→ DESCRIPTION OF THE TASK
Copy, from the data below, every line that has "setup" in it.

→ EXERCISE DATA

----------

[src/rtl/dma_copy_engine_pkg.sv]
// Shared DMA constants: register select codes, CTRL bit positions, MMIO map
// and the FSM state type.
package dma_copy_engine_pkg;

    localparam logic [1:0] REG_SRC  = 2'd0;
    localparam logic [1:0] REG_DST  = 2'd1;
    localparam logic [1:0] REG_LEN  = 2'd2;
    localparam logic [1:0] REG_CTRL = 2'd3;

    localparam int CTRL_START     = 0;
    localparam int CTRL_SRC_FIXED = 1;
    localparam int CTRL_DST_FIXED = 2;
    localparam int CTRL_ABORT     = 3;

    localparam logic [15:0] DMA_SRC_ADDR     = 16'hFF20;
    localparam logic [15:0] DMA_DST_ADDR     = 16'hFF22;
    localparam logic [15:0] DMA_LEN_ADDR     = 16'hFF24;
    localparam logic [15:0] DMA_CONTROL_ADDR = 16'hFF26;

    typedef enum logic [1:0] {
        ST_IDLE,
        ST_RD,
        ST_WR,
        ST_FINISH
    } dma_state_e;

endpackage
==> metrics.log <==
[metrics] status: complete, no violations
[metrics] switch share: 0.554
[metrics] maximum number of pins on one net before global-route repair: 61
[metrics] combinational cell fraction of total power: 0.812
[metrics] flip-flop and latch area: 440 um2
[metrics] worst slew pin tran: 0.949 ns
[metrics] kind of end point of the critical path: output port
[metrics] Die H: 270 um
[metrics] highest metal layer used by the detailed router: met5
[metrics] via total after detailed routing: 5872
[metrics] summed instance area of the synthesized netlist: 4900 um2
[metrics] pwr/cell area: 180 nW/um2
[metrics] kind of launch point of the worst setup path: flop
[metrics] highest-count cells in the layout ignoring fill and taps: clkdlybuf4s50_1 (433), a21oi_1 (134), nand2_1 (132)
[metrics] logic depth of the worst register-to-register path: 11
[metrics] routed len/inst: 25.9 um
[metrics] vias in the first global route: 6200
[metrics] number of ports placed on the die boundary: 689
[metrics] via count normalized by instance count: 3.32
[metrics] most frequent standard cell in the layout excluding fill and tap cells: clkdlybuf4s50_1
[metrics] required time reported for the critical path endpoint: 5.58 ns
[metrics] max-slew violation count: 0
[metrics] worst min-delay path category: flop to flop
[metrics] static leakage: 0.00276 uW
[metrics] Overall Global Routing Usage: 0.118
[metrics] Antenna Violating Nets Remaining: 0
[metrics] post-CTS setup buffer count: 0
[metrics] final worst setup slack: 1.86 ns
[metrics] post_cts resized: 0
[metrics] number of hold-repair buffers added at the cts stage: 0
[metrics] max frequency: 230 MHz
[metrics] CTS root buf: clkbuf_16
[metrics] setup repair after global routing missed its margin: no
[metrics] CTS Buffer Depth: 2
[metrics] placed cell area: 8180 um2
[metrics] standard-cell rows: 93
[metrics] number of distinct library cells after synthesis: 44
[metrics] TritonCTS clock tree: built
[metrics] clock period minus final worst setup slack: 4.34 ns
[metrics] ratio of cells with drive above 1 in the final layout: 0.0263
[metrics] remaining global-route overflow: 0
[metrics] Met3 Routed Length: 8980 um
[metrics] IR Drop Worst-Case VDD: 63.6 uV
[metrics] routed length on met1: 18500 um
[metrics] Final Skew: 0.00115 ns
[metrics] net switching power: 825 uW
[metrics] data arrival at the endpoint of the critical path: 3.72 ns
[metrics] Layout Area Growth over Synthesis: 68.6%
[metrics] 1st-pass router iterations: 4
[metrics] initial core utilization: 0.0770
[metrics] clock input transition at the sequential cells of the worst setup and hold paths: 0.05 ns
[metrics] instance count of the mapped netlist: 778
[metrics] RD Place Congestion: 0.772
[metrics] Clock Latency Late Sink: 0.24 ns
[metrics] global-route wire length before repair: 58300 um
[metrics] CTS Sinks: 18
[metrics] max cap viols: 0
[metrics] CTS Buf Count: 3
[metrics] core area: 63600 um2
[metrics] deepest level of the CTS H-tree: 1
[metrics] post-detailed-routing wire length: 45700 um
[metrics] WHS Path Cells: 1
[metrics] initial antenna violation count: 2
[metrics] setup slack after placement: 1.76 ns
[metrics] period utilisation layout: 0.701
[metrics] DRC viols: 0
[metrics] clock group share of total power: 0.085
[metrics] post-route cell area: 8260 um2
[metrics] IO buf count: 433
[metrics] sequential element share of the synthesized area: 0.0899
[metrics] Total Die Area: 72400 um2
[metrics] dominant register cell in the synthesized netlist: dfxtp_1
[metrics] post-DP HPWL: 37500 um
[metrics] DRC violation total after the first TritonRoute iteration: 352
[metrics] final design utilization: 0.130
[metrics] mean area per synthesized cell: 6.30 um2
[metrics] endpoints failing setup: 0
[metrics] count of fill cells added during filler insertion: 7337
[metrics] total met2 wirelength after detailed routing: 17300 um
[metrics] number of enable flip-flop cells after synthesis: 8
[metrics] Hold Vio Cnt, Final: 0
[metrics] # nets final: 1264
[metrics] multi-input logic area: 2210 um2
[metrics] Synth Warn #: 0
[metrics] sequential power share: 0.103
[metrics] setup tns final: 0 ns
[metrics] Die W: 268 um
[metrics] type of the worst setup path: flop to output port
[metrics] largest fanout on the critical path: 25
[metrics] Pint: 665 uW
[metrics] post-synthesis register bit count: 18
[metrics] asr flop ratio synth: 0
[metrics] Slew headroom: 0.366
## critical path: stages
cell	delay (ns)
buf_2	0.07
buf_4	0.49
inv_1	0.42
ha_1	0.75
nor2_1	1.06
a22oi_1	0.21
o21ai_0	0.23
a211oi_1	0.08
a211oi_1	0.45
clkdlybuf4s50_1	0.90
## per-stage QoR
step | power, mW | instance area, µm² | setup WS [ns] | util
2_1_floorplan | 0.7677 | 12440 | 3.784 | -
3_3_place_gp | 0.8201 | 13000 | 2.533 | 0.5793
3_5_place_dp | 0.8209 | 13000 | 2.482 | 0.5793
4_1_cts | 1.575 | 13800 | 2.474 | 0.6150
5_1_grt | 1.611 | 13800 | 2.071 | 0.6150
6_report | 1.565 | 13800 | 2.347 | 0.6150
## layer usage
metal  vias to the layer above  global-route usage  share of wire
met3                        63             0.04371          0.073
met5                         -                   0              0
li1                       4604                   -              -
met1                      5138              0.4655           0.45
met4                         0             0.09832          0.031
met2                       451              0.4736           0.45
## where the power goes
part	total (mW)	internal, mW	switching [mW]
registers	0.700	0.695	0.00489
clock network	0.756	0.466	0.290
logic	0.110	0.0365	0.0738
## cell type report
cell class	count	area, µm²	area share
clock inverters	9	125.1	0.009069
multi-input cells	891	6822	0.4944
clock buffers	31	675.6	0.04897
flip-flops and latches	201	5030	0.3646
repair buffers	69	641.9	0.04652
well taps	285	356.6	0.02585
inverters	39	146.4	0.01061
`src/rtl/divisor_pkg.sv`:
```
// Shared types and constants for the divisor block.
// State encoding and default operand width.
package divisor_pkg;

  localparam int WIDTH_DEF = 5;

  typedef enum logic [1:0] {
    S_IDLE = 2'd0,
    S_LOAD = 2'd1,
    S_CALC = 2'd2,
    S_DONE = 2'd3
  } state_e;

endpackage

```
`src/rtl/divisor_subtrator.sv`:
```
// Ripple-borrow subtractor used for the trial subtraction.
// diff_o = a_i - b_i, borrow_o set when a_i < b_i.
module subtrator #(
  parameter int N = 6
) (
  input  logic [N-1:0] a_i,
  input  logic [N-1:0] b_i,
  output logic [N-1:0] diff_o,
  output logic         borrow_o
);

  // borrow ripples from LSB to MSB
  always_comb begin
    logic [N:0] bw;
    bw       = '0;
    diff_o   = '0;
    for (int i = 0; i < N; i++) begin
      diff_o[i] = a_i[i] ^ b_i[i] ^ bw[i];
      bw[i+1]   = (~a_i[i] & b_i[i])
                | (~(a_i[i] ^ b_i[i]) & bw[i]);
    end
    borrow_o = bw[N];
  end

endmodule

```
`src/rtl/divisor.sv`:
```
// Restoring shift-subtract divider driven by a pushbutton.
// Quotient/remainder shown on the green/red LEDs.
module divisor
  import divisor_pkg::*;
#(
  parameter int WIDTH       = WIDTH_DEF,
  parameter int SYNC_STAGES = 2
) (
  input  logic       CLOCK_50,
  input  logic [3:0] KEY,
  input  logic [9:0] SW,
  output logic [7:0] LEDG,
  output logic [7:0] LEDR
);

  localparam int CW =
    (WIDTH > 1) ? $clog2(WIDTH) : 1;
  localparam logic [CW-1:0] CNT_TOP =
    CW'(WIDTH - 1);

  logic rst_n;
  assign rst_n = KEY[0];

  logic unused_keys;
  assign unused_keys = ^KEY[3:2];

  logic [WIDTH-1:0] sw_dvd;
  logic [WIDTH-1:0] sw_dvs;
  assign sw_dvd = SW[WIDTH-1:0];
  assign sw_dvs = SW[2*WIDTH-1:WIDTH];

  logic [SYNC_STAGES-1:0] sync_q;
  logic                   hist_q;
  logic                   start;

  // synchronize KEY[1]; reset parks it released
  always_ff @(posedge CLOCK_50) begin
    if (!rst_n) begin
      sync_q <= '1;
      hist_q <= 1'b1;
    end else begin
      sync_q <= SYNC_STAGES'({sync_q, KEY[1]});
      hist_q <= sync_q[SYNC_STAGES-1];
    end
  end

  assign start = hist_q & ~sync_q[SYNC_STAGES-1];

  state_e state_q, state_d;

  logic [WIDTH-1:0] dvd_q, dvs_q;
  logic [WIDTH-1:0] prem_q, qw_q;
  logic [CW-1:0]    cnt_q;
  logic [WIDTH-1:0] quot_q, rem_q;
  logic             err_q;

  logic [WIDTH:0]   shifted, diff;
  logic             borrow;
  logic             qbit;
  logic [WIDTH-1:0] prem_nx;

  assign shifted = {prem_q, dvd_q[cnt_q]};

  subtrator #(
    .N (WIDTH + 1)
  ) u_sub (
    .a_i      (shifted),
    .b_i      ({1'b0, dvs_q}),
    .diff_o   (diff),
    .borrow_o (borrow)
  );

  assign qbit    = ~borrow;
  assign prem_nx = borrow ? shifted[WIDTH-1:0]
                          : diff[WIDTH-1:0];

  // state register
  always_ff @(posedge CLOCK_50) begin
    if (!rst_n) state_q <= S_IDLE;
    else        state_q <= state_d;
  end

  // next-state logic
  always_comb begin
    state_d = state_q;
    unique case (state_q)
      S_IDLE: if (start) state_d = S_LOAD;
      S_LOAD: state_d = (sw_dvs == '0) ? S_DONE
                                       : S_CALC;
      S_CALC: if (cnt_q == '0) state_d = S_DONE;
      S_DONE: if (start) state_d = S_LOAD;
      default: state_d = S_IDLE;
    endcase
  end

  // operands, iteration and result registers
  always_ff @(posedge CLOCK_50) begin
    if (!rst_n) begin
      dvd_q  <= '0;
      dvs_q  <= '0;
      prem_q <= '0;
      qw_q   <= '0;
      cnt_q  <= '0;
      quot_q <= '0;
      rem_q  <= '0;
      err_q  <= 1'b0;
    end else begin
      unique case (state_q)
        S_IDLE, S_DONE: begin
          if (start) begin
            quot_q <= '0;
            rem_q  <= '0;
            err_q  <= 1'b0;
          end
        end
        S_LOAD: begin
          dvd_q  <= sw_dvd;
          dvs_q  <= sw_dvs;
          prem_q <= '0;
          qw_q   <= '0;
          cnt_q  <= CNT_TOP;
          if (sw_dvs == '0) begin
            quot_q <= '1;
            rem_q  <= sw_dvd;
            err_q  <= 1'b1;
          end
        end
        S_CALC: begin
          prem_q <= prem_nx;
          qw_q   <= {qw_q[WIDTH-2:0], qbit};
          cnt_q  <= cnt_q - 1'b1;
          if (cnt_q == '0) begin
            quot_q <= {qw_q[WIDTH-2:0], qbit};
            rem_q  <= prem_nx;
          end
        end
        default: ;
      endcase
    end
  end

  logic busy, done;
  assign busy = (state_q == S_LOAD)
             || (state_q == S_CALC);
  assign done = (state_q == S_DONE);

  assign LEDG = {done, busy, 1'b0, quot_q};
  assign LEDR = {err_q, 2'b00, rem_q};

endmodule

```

----------

→ REPLY
[metrics] kind of launch point of the worst setup path: flop
[metrics] post-CTS setup buffer count: 0
[metrics] final worst setup slack: 1.86 ns
[metrics] setup repair after global routing missed its margin: no
[metrics] clock period minus final worst setup slack: 4.34 ns
[metrics] clock input transition at the sequential cells of the worst setup and hold paths: 0.05 ns
[metrics] setup slack after placement: 1.76 ns
[metrics] endpoints failing setup: 0
[metrics] setup tns final: 0 ns
[metrics] type of the worst setup path: flop to output port
step | power, mW | instance area, µm² | setup WS [ns] | util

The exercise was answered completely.